Chapitre 27
— Et où partons-nous ?
— Ne sois pas si inquiète, ma petite puce, tout a été réglé en amont.
— Tu peux simplement m'appeler Püpe, Alças.
— Pas envie. Tu as préparé tes bagages ?
— Bradh ne voudra pas me voir partir.
— Il ne pourra s'opposer à un recommandé du prince.
— Ah... Et qu'allons-nous chercher ?
— Le style de matières rares que recherchent les alchimistes.
Je me renfrogne sur mon tabouret, le regard perdu dans les rouages incessants de l'atelier. J'ignore toujours leur fonction, d'ailleurs.
Je suis déçue de partir maintenant : Binou vient de se rétablir. Cet abruti sautille dans tout le palais, trop heureux de quitter sa chambre et la surveillance du mage. L'autre jour, je le trouvai très perturbé à cause du départ de Morgal pour Arminassë.

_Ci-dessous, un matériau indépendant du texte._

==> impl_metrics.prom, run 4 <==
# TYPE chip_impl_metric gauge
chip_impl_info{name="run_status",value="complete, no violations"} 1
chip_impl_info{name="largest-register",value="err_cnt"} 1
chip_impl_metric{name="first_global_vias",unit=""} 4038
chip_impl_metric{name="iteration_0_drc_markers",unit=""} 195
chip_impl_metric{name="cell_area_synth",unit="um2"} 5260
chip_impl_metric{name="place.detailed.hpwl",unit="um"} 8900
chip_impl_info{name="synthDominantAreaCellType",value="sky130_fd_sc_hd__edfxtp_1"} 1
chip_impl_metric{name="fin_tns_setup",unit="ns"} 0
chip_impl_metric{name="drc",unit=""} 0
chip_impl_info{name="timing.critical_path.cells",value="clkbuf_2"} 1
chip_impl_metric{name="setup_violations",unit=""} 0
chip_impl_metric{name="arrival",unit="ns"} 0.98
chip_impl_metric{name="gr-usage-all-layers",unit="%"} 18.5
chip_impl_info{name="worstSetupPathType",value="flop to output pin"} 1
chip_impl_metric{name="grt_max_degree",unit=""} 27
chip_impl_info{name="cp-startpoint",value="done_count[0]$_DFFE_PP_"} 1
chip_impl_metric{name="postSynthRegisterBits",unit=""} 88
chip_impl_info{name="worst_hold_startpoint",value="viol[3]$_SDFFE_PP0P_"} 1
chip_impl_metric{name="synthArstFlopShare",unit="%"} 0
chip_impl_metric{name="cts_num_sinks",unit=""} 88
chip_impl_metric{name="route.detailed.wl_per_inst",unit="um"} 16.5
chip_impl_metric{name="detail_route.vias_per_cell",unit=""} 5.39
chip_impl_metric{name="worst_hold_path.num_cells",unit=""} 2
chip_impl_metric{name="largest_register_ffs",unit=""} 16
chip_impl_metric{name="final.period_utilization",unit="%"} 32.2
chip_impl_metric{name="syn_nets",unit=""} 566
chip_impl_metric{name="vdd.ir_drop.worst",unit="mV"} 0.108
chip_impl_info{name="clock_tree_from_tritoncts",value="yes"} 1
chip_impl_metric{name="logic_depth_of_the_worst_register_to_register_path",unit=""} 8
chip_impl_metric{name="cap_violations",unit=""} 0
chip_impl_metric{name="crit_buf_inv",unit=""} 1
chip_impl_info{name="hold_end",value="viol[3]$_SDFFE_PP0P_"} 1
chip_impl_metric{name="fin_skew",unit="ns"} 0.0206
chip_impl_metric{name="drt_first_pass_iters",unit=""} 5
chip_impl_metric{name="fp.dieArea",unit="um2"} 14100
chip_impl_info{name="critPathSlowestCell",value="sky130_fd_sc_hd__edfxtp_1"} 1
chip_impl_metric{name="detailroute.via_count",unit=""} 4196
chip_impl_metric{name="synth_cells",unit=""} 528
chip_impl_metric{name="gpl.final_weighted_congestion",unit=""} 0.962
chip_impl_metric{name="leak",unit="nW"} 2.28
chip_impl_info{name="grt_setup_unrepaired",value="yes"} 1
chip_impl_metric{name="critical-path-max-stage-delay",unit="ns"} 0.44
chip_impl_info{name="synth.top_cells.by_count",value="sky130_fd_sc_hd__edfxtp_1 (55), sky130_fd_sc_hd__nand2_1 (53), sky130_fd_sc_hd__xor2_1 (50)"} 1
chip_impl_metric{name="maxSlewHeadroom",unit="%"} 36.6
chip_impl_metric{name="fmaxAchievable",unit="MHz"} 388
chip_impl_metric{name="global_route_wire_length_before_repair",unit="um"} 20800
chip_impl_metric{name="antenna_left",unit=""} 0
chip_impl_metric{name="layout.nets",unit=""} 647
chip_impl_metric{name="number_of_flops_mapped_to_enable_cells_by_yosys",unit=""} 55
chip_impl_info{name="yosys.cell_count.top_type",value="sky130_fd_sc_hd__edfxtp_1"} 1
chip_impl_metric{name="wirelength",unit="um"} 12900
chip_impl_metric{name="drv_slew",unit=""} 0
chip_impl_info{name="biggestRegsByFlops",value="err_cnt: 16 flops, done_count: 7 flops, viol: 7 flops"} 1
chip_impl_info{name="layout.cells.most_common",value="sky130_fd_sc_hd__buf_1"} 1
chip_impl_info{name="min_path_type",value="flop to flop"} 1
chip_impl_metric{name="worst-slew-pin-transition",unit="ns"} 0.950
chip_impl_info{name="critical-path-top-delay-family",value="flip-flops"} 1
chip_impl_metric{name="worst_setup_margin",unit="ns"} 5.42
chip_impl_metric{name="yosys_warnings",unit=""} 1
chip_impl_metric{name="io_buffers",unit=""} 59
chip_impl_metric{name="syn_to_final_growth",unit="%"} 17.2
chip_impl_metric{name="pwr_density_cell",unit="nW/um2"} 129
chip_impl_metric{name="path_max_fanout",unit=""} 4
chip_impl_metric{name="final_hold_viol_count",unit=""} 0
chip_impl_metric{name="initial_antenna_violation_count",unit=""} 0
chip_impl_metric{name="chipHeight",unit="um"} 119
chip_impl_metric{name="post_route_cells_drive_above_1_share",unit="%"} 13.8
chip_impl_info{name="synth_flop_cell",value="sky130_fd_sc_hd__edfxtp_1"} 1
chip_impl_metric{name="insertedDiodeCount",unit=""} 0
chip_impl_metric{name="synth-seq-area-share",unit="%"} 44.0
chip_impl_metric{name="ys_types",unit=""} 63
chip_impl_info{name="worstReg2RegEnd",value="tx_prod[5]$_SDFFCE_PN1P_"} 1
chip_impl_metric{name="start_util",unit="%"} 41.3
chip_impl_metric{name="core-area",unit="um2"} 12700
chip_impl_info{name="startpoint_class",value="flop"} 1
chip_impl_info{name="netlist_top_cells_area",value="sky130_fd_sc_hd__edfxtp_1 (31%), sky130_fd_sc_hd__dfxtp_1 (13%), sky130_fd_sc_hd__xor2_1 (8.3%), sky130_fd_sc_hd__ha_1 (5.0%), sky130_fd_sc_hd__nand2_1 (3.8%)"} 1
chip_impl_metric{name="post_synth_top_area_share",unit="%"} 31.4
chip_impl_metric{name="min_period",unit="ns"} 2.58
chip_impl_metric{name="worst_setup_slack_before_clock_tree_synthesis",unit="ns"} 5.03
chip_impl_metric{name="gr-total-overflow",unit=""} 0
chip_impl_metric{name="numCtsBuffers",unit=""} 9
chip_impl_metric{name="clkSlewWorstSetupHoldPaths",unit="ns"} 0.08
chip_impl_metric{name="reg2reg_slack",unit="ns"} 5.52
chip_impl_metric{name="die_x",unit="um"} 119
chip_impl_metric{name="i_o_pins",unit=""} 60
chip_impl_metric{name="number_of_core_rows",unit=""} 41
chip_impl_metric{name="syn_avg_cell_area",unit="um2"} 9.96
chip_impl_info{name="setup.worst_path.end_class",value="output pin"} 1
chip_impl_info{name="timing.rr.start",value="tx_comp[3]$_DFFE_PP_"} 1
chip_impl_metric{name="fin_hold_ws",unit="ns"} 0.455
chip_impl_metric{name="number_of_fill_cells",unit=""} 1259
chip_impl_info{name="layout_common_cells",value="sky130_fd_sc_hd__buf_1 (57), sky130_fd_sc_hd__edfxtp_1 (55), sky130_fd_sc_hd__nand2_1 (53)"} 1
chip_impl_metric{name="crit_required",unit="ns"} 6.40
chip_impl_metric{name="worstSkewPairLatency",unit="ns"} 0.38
This design comes from an exercise in tuning for small area, a short achievable clock period and few clock cycles per item on the open sky130 flow, not from production work.
At most, simulation tests tie the RTL to the original design; equivalence was not proved.
For runs 4 and 5, only the layout was checked, not whether the RTL still works.
Power is estimated from default activity; no workload was simulated.

==> design/flow/design.v <==
module tcmp_crc16_byte (
    input  wire [15:0] crc_in,
    input  wire [7:0]  data,
    output reg  [15:0] crc_out
);
    integer i;
    reg [15:0] c;
    always @(*) begin
        c = crc_in ^ {8'h00, data};
        for (i = 0; i < 8; i = i + 1) begin
            if (c[0])
                c = (c >> 1) ^ 16'h8408;
            else
                c = c >> 1;
        end
        crc_out = c;
    end
endmodule
module tcmp_rx (
    input  wire        clk,
    input  wire        rst,
    input  wire        in_valid,
    input  wire [7:0]  in_byte,
    output wire        in_ready,
    output reg         ud_valid,
    output reg  [7:0]  ud_byte,
    output reg         ev_valid,
    output reg  [1:0]  ev_kind,
    output wire [15:0] ev_family,
    output wire [7:0]  ev_code,
    output wire [15:0] ev_paylen
);
    localparam [7:0] FLAG = 8'h7E;
    localparam [7:0] ESC  = 8'h7D;
    localparam [1:0] EV_MSG  = 2'd1;
    localparam [1:0] EV_HDLC = 2'd2;
    localparam [1:0] EV_TCMP = 2'd3;
    reg        esc;        
    reg        bad;        
    reg [3:0]  pos;        
    reg [7:0]  sum;        
    reg        lcs_ok;     
    reg [15:0] plen;       
    reg        short;      
    reg [15:0] pcnt;       
    reg [15:0] family;
    reg [7:0]  code;
    reg [7:0]  last2;      
    reg [15:0] crc;        
    assign in_ready  = 1'b1;
    assign ev_family = family;
    assign ev_code   = code;
    assign ev_paylen = plen;
    wire is_flag = (in_byte == FLAG);
    wire is_esc  = (in_byte == ESC);
    wire esc_ok  = (in_byte == 8'h5D) || (in_byte == 8'h5E);
    wire [7:0] unesc_val = esc ? (in_byte ^ 8'h20) : in_byte;
    wire produce = in_valid && !is_flag && !bad &&
                   (esc ? esc_ok : !is_esc);
    wire [15:0] crc_next;
    tcmp_crc16_byte u_crc (.crc_in(crc), .data(last2), .crc_out(crc_next));
    wire [7:0]  sum_next = sum + unesc_val;
    wire [16:0] plen_m5  = {1'b0, plen} - 17'd5;
    wire decode_ok = pos[3] && lcs_ok && !short && (pcnt == plen) &&
                     (crc == {last2, ud_byte});
    always @(posedge clk) begin
        if (rst) begin
            esc      <= 1'b0;
            bad      <= 1'b0;
            pos      <= 4'd0;
            pcnt     <= 16'd0;
            crc      <= 16'h6363;
            ud_valid <= 1'b0;
            ev_valid <= 1'b0;
        end else begin
            ud_valid <= produce;
            ev_valid <= 1'b0;
            if (in_valid) begin
                if (is_flag) begin
                    ev_valid <= bad || esc || (pos != 4'd0);
                    ev_kind  <= (bad || esc) ? EV_HDLC :
                                decode_ok    ? EV_MSG  : EV_TCMP;
                    esc  <= 1'b0;
                    bad  <= 1'b0;
                    pos  <= 4'd0;
                    pcnt <= 16'd0;
                    crc  <= 16'h6363;
                end else if (!bad) begin
                    if (esc) begin
                        esc <= 1'b0;
                        if (!esc_ok)
                            bad <= 1'b1;
                    end else if (is_esc) begin
                        esc <= 1'b1;
                    end
                end
            end
            if (produce) begin
                ud_byte <= unesc_val;
                last2   <= ud_byte;
                if (!pos[3])
                    pos <= pos + 4'd1;
                else if (pcnt != 16'hFFFF)
                    pcnt <= pcnt + 16'd1;
                case (pos)
                    4'd0: sum <= unesc_val;
                    4'd1: begin
                        sum  <= sum_next;
                        plen <= {sum, unesc_val};
                    end
                    4'd2: begin
                        lcs_ok <= (sum_next == 8'h00);
                        plen   <= plen_m5[15:0];
                        short  <= plen_m5[16];
                    end
                    4'd3: family[15:8] <= unesc_val;
                    4'd4: family[7:0]  <= unesc_val;
                    4'd5: code         <= unesc_val;
                    default: ;
                endcase
                if (pos >= 4'd2)
                    crc <= crc_next;
            end
        end
    end
endmodule
module tcmp_tx (
    input  wire        clk,
    input  wire        rst,
    input  wire        msg_valid,
    output wire        msg_ready,
    input  wire [15:0] msg_family,
    input  wire [7:0]  msg_code,
    input  wire [15:0] msg_paylen,
    input  wire        pl_valid,
    output wire        pl_ready,
    input  wire [7:0]  pl_byte,
    output reg         out_valid,
    input  wire        out_ready,
    output reg  [7:0]  out_byte
);
    localparam [7:0] FLAG = 8'h7E;
    localparam [7:0] ESC  = 8'h7D;
    localparam [3:0] S_IDLE = 4'd0,    
                     S_LENH = 4'd1,
                     S_LENL = 4'd2,
                     S_LCS  = 4'd3,
                     S_FAMH = 4'd4,
                     S_FAML = 4'd5,
                     S_CODE = 4'd6,
                     S_PAY  = 4'd7,
                     S_CRCH = 4'd8,
                     S_CRCL = 4'd9,
                     S_EOF  = 4'd10;
    reg [3:0]  state;
    reg [7:0]  hdr;        
    reg [15:0] remain;     
    reg        esc_pend;   
    reg        esc_bit;    
    reg        crc_pend;   
    reg [15:0] crc;
    wire [15:0] len = msg_paylen + 16'd5;
    wire [7:0]  lcs = 8'h00 - (len[15:8] + len[7:0]);
    wire [7:0] crc_data = {out_byte[7:2],
                           (esc_pend && !esc_bit) ? 2'b10 : out_byte[1:0]};
    wire [15:0] crc_fold;
    tcmp_crc16_byte u_crc (.crc_in(crc), .data(crc_data), .crc_out(crc_fold));
    wire [15:0] crc_cur = crc_pend ? crc_fold : crc;
    reg [7:0] cur;
    always @(*) begin
        case (state)
            S_PAY:   cur = pl_byte;
            S_CRCH:  cur = crc_cur[15:8];
            S_CRCL:  cur = crc[7:0];
            default: cur = hdr;
        endcase
    end
    wire is_packet = (state != S_IDLE) && (state != S_EOF);
    wire cur_esc   = (cur[7:2] == 6'b011111) && (cur[1] ^ cur[0]);    
    wire slot_free = !out_valid || out_ready;
    wire have_byte = (state == S_IDLE) ? msg_valid :
                     (state == S_PAY)  ? pl_valid  : 1'b1;
    wire load      = slot_free && (esc_pend || have_byte);
    wire advance   = slot_free && !esc_pend && have_byte;
    assign msg_ready = (state == S_CODE) && slot_free && !esc_pend;
    assign pl_ready  = (state == S_PAY)  && slot_free && !esc_pend;
    always @(posedge clk) begin
        if (rst) begin
            state     <= S_IDLE;
            esc_pend  <= 1'b0;
            crc_pend  <= 1'b0;
            out_valid <= 1'b0;
        end else begin
            if (crc_pend)
                crc <= crc_fold;
            crc_pend <= 1'b0;
            if (out_valid && out_ready)
                out_valid <= 1'b0;
            if (load) begin
                out_valid <= 1'b1;
                if (esc_pend) begin
                    out_byte <= {6'b010111, !esc_bit, esc_bit};   
                    esc_pend <= 1'b0;
                end else if (is_packet && cur_esc) begin
                    out_byte <= ESC;
                    esc_pend <= 1'b1;
                    esc_bit  <= cur[0];
                end else begin
                    out_byte <= is_packet ? cur : FLAG;
                end
            end
            if (advance) begin
                crc_pend <= is_packet && (state != S_CRCH) && (state != S_CRCL);
                case (state)
                    S_IDLE: begin
                        crc   <= 16'h6363;
                        hdr   <= len[15:8];
                        state <= S_LENH;
                    end
                    S_LENH: begin hdr <= len[7:0];          state <= S_LENL; end
                    S_LENL: begin hdr <= lcs;               state <= S_LCS;  end
                    S_LCS:  begin hdr <= msg_family[15:8];  state <= S_FAMH; end
                    S_FAMH: begin hdr <= msg_family[7:0];   state <= S_FAML; end
                    S_FAML: begin hdr <= msg_code;          state <= S_CODE; end
                    S_CODE: begin
                        remain <= msg_paylen;
                        state  <= (msg_paylen == 16'd0) ? S_CRCH : S_PAY;
                    end
                    S_PAY: begin
                        remain <= remain - 16'd1;
                        if (remain == 16'd1)
                            state <= S_CRCH;
                    end
                    S_CRCH: state <= S_CRCL;
                    S_CRCL: state <= S_EOF;
                    default: state <= S_IDLE;    
                endcase
            end
        end
    end
endmodule
module tcmp_codec (
    input  wire        clk,
    input  wire        rst,
    input  wire        rx_valid,
    input  wire [7:0]  rx_byte,
    output wire        rx_ready,
    output wire        ud_valid,
    output wire [7:0]  ud_byte,
    output wire        ev_valid,
    output wire [1:0]  ev_kind,
    output wire [15:0] ev_family,
    output wire [7:0]  ev_code,
    output wire [15:0] ev_paylen,
    input  wire        msg_valid,
    output wire        msg_ready,
    input  wire [15:0] msg_family,
    input  wire [7:0]  msg_code,
    input  wire [15:0] msg_paylen,
    input  wire        pl_valid,
    output wire        pl_ready,
    input  wire [7:0]  pl_byte,
    output wire        tx_valid,
    input  wire        tx_ready,
    output wire [7:0]  tx_byte
);
    tcmp_rx u_rx (
        .clk(clk), .rst(rst),
        .in_valid(rx_valid), .in_byte(rx_byte), .in_ready(rx_ready),
        .ud_valid(ud_valid), .ud_byte(ud_byte),
        .ev_valid(ev_valid), .ev_kind(ev_kind), .ev_family(ev_family),
        .ev_code(ev_code), .ev_paylen(ev_paylen)
    );
    tcmp_tx u_tx (
        .clk(clk), .rst(rst),
        .msg_valid(msg_valid), .msg_ready(msg_ready),
        .msg_family(msg_family), .msg_code(msg_code), .msg_paylen(msg_paylen),
        .pl_valid(pl_valid), .pl_ready(pl_ready), .pl_byte(pl_byte),
        .out_valid(tx_valid), .out_ready(tx_ready), .out_byte(tx_byte)
    );
endmodule
==> design/flow/run.sh <==
#!/bin/bash
# synth_recipe.tcl (not shown) runs the flow's synth.tcl, then flattens the netlist and writes it again
# the make line also repeats each setting of config.mk as NAME=value (left out here)
make -C /OpenROAD-flow-scripts/flow DESIGN_CONFIG=/design/flow/config.mk WORK_HOME=/design/flow/orfs CLKGATE_MAP_FILE= SYNTH_SCRIPT=/design/flow/synth_recipe.tcl finish
==> design/flow/config.mk <==
export PLATFORM = sky130hd
export DESIGN_NAME = tcmp_codec
export DESIGN_NICKNAME = tcmp_codec
export VERILOG_FILES = /design/flow/design.v
export SDC_FILE = /design/flow/constraint.sdc
export NUM_CORES = 4
export LEC_CHECK = 0
export ABC_CLOCK_PERIOD_IN_PS = 2000
export CAP_MARGIN = 20
export CORE_MARGIN = 2
export CORE_UTILIZATION = 55
export PLACE_DENSITY = 0.7
export SETUP_SLACK_MARGIN = 2.4
export SLEW_MARGIN = 20
==> design/flow/constraint.sdc <==
create_clock -name core_clock -period 4.5 [get_ports {clk}]
set_input_delay 0.9000 -clock core_clock [delete_from_list [all_inputs] [get_ports {clk}]]
set_output_delay 0.9000 -clock core_clock [all_outputs]
set_load 0.01 [all_outputs]
==> reports/qor.txt, run 1 <==
ratio of cells with drive above 1 in the final layout - 36.2%
combined area of the multi-input logic cells - 0.00619 mm2
top cells by count, synth - 117 x sky130_fd_sc_hd__edfxtp_1, 96 x sky130_fd_sc_hd__nand2_1, 85 x sky130_fd_sc_hd__nor2_1
endpoints failing hold - 0
Avg Cell Area, Syn - 9.76 um2
library cell occupying the most area in the post-synthesis netlist - sky130_fd_sc_hd__edfxtp_1
longest individual stage delay on the worst path - 330 ps
count of antenna diodes in the layout - 0
number of placement rows - 48
critical register-to-register path startpoint - u_rx.plen[5]
number of buffers inserted during clock tree synthesis - 17
post-synthesis instance total - 994
register clock-pin slew on the reported worst setup and hold paths - 70 ps
count of state elements after synthesis - 164
YS warnings - 3
effective utilization at floorplan - 56.1%
required time reported for the critical path endpoint - 4670 ps
clock tree from TritonCTS - built
Initial DRC Count - 842
crit path time final - 3110 ps
depth of the worst register-to-register path - 6
post-synthesis sequential area ratio - 45.9%
Top Family by Delay on Critical Path - simple AND/OR/NAND/NOR gates
buffers plus inverters on the worst setup path - 1
crit end category - flop
Clock Skews - 11.8 ps
Avg Vias per Cell - 6.16
Final Slew Violations - 0
share of synthesized flip-flops with an asynchronous set or reset - 0%
startpoint type of the worst setup path - primary input
vias in the first global route - 8,758
number of buffers inserted by hold repair at cts - 0
most numerous cell on the critical path - sky130_fd_sc_hd__o21a_1
net count after synthesis - 1,088
Die Area - 0.0187 mm2
GR Util All Layers - 33.6%
number of clock sinks - 164
path class of the lowest-slack min-delay path - flop to flop
H-Tree Depth - 4
core region area - 0.0173 mm2
class of the most critical setup path - primary input to flop
Crit. path cell count - 12
cell breakdown of the critical path - clkdlybuf4s18_2 -> nand4_1 -> xor2_1 -> ha_1 -> ha_4 -> nor2b_4 -> o21ai_2 -> a21boi_2 -> o21a_1 -> o21a_1 -> nor4_2 -> nor3_1
Final Non-Filler Cells - 1,516
Die Y - 137 um
floorplan die width - 137 um
drt first pass iters - 7
layout filler cell count - 959
Max-Slew Margin vs Limit - 49.3%
root cell of the clock tree - sky130_fd_sc_hd__clkbuf_16
post-route fraction of the period consumed by the critical path - 69.2%
transition time of the tightest slew-check pin - 757 ps
layout-stage area growth over the synthesis result - 50.5%
drt drc - 0
area of the mapped netlist - 0.00970 mm2
flip-flop cell with the highest count after synthesis - sky130_fd_sc_hd__edfxtp_1
later-pin clock latency in the skew report - 430 ps
number of setup violations in the final report - 0
via count - 9,342
Clock Path Buffers - 2
worst reg2reg setup slack - 1950 ps
largest net degree at the start of global routing - 34
most used standard cell by instance count after synthesis - sky130_fd_sc_hd__edfxtp_1
number of enable-type register cells in the synthesized netlist - 117
setup repair after global routing missed its margin - true
Crit. Startpoint - msg_paylen[10]
cell leakage power - 0.00557 uW
global-route wire length before repair - 47.9 mm
VDD IR max - 0.000282 V
global placement routability congestion - 0.901
power per standard cell area - 344 mW/mm2
arrival time reported for the critical path endpoint - 3290 ps
final net count - 1,372
DPL Wire Length - 19.6 mm
area share of the largest cell type after synthesis - 36.2%
number of cells in the design after placement - 1,321
I/O pin cnt - 126
sequential cell area in the final layout - 0.00448 mm2
count of antenna-violating nets left after detailed routing - 0
highest fanout seen on the critical path - 6
capture point of the worst reg-to-reg path - u_rx.plen[14]
final wirelength - 34.0 mm
antenna violations before repair - 0
setup TNS - 0 ps
IO buf count - 124
grt total ovfl - 0
number of maximum-capacitance constraint violations - 0
endpoint of the most critical setup path - u_tx.hdr[7]
Peak Freq - 321 MHz
largest cells by area after synthesis - sky130_fd_sc_hd__edfxtp_1 36%, sky130_fd_sc_hd__dfxtp_1 9.7%, sky130_fd_sc_hd__xnor2_1 6.3%, sky130_fd_sc_hd__xor2_1 5.2%, sky130_fd_sc_hd__o21ai_0 3.9%
synth unique cells - 75
result of the run - timing/DRC/antenna clean
slowest cell on the critical path - sky130_fd_sc_hd__ha_1
final routed wire length divided by cell count - 22.4 um
==> sequential cells by signal (all words and copies together), names as in the netlist, 2 cells and up <==
signal / flops
u_rx.crc: 16
u_rx.family: 16
u_rx.pcnt: 16
u_rx.plen: 16
u_tx.crc: 16
u_tx.remain: 16
u_rx.code: 8
u_rx.last2: 8
u_rx.sum: 8
u_rx.ud_byte: 8
u_tx.hdr: 8
u_tx.out_byte: 8
u_rx.pos: 4
u_tx.state: 4
u_rx.ev_kind: 2
==> layer usage <==
metal / global-route usage [%] / part of all wire, %
met1: 41.0 / 39
met4: 15.7 / 4.5
met2: 58.1 / 50
met5: 0 / 0
met3: 5.63 / 6.8
==> power breakdown <==
group / leakage (uW) / internal (uW) / switching (uW)
Combinational: 0.00381 / 756 / 842
Sequential: 0.00145 / 1750 / 99.2
Clock: 0.000302 / 895 / 671
Total: 0.00557 / 3410 / 1610
==> worst register-to-register path, stage by stage (launching register included) <==
cell and delay, ps:
sky130_fd_sc_hd__edfxtp_1 450, sky130_fd_sc_hd__or3_4 420, sky130_fd_sc_hd__or4_4 430, sky130_fd_sc_hd__or3_4 360, sky130_fd_sc_hd__or3_4 370, sky130_fd_sc_hd__xor2_2 140
sky130_fd_sc_hd__o21ai_1 90
==> timing repair <==
action                                  4_1_cts  5_1_grt
gates cloned                                  1        3
gates resized for setup                     320      129
setup buffers                               117       42
pin swaps                                    74       62
endpoints found under the setup margin      270      190
==> final cells by class <==
type | count | area share (%)
clock buffers | 18 | 2.94
well taps | 225 | 1.93
multi-input cells | 754 | 42.4
inverters | 32 | 0.848
flip-flops and latches | 164 | 30.7
clock inverters | 14 | 1.29
repair buffers | 309 | 19.9
==> how the worst min path moves through the flow <==
stage                    start            end  cells after the start
2_1_floorplan      u_rx.crc[2]    u_rx.crc[2]                      2
3_3_place_gp       u_rx.crc[4]    u_rx.crc[4]                      2
3_5_place_dp   u_rx.ud_byte[1]  u_rx.last2[1]                      0
4_1_cts        u_rx.ud_byte[1]  u_rx.last2[1]                      0
5_1_grt        u_rx.ud_byte[5]  u_rx.last2[5]                      0
6_report       u_rx.ud_byte[5]  u_rx.last2[5]                      0
==> cells in the final DEF, fill, tap and decap left out, drive strengths merged, types with 30 or more instances in the layout <==
cell	count
ha	30
xor2	59
inv	39
o21ai	78
edfxtp	117
nor3	30
xnor2	71
a21oi	70
dfxtp	47
dlygate4sd2	56
nand2	96
buf	205
nor2	85
clkdlybuf4s50	33
==> cell families after synthesis <==
group	synth area share, %
AND/OR/NAND/NOR	18.8
adder cells (fa/ha/maj)	4.28
XOR/XNOR	12.6
multiplexers	1.08
buffers and inverters	3.24
other	0.0386
flip-flops	45.9
AO/OA/AOI/OAI	14.1
==> stage by stage <==
stage	power (uW)	hold WS, ps	setup WS, ps	cell area (um2)	utilization (%)
3_3_place_gp	2970	495	274	11700	67.5
6_report	5020	489	1390	14600	84.4
5_1_grt	5180	505	1300	14600	84.4
4_1_cts	4760	506	1480	13800	79.5
3_5_place_dp	2980	490	210	11700	67.5
2_1_floorplan	2660	474	1140	10300	-
Testbench counts, summed over its fixed seeds: cycles 50,953, items 50,921.
==> inputs of run 2 (changes only) <==
--- a/design/flow/config.mk
+++ b/design/flow/config.mk
@@ -6,5 +6,4 @@
 export NUM_CORES = 4
 export LEC_CHECK = 0
-export ABC_CLOCK_PERIOD_IN_PS = 2000
 export CAP_MARGIN = 20
 export CORE_MARGIN = 2
==> run 2 against run 1 <==
Against the previous run: power unchanged; largest power group unchanged; critical path depth is the same; count of clock-buffer cells in the layout unchanged; sequential power hardly changed; register-to-register slack barely moved.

Je ne comprends pas vraiment ce qui se trame dans la Dimension sur le plan diplomatique, mais apparemment, une ambassade se tient en ce moment chez la reine Luinil d'Arminassë et chaque race a été conviée.
Les guerres ont fait trop de dégâts et chaque peuple tente d'en finir sur un statu quo qui les arrangerait.
Voilà pourquoi le prince est parti, abandonnant son pauvre esclave à son désarroi.
Binou m'a cependant appris quelques détails sans doute utiles : l'hybride que j'avais aperçu sur l'Île des Sirènes séjourne en permanence aux Falaises Sanglantes. Et apparemment, la relation entre les deux est plutôt bonne. Lorsqu'il m'a dit ça je me suis imaginée des choses bizarres mais Binou m'a expliqué que Morgal considérait Arquen comme son meilleur ami. Alors que ce dernier n'est pas un elfe. Trop de dissonance cognitive chez le fils d'Elaglar. Il est instable et je me servirai de cette faiblesse pour le tuer.
— Petite puce ?
— Arrête !
— Tu divagues trop souvent !
— Désolée... Et donc, l'itinéraire ?
— Les Terres Désertiques !
— Charmant. On va se cailler là-bas, non ?
— L'été arrive, voyons !
Gné gné, il croit vraiment que je vais trainer avec une fée handicapée pendant des semaines ? Que se passera-t-il si nous nous faisons attaquer ? Remarque, je sais me battre. Mais pas face à une vingtaine de truands avertis.
Alças me fatigue. En plus, il m'éloigne des Falaises Sanglantes et de Binou. Je commence à penser un peu trop à lui... Non, non et non. Je ne suis pas amoureuse de ce tas de fientes.
— Je lis beaucoup de désarroi dans ton regard, petite puce.
— Laisse-moi tranquille, Alças.
— Je ne veux pas d'une apprentie ronchonne pendant le voyage.
Sur ces mots, il me tire jusqu'aux écuries du palais où une voiture nous attend. C'est bien la première fois que je rentre dans un tel bâtiment. D'habitude, c'est à la cour gnomique que je récupère une monture. Sans parler du fait que je monte aussi bien à cheval qu'un nain sait boire de l'eau.
Je suis donc légèrement intimidée par ces vastes espaces où déambulent des elfes et de splendides montures à la robe luisante.
La fée est familiarisée à ce cadre privilégié. Elle ne souffre d'aucune discrimination contrairement à moi.
Pour la deuxième fois de ma vie, je monte dans un carrosse. Celui-ci est très discret. Il nous mènera jusqu'à Pont-Emeraude où nous embarquerons sur une caravelle. Dessus, il sera plus simple de monter les machines de l'alchimiste et de produire nos expériences.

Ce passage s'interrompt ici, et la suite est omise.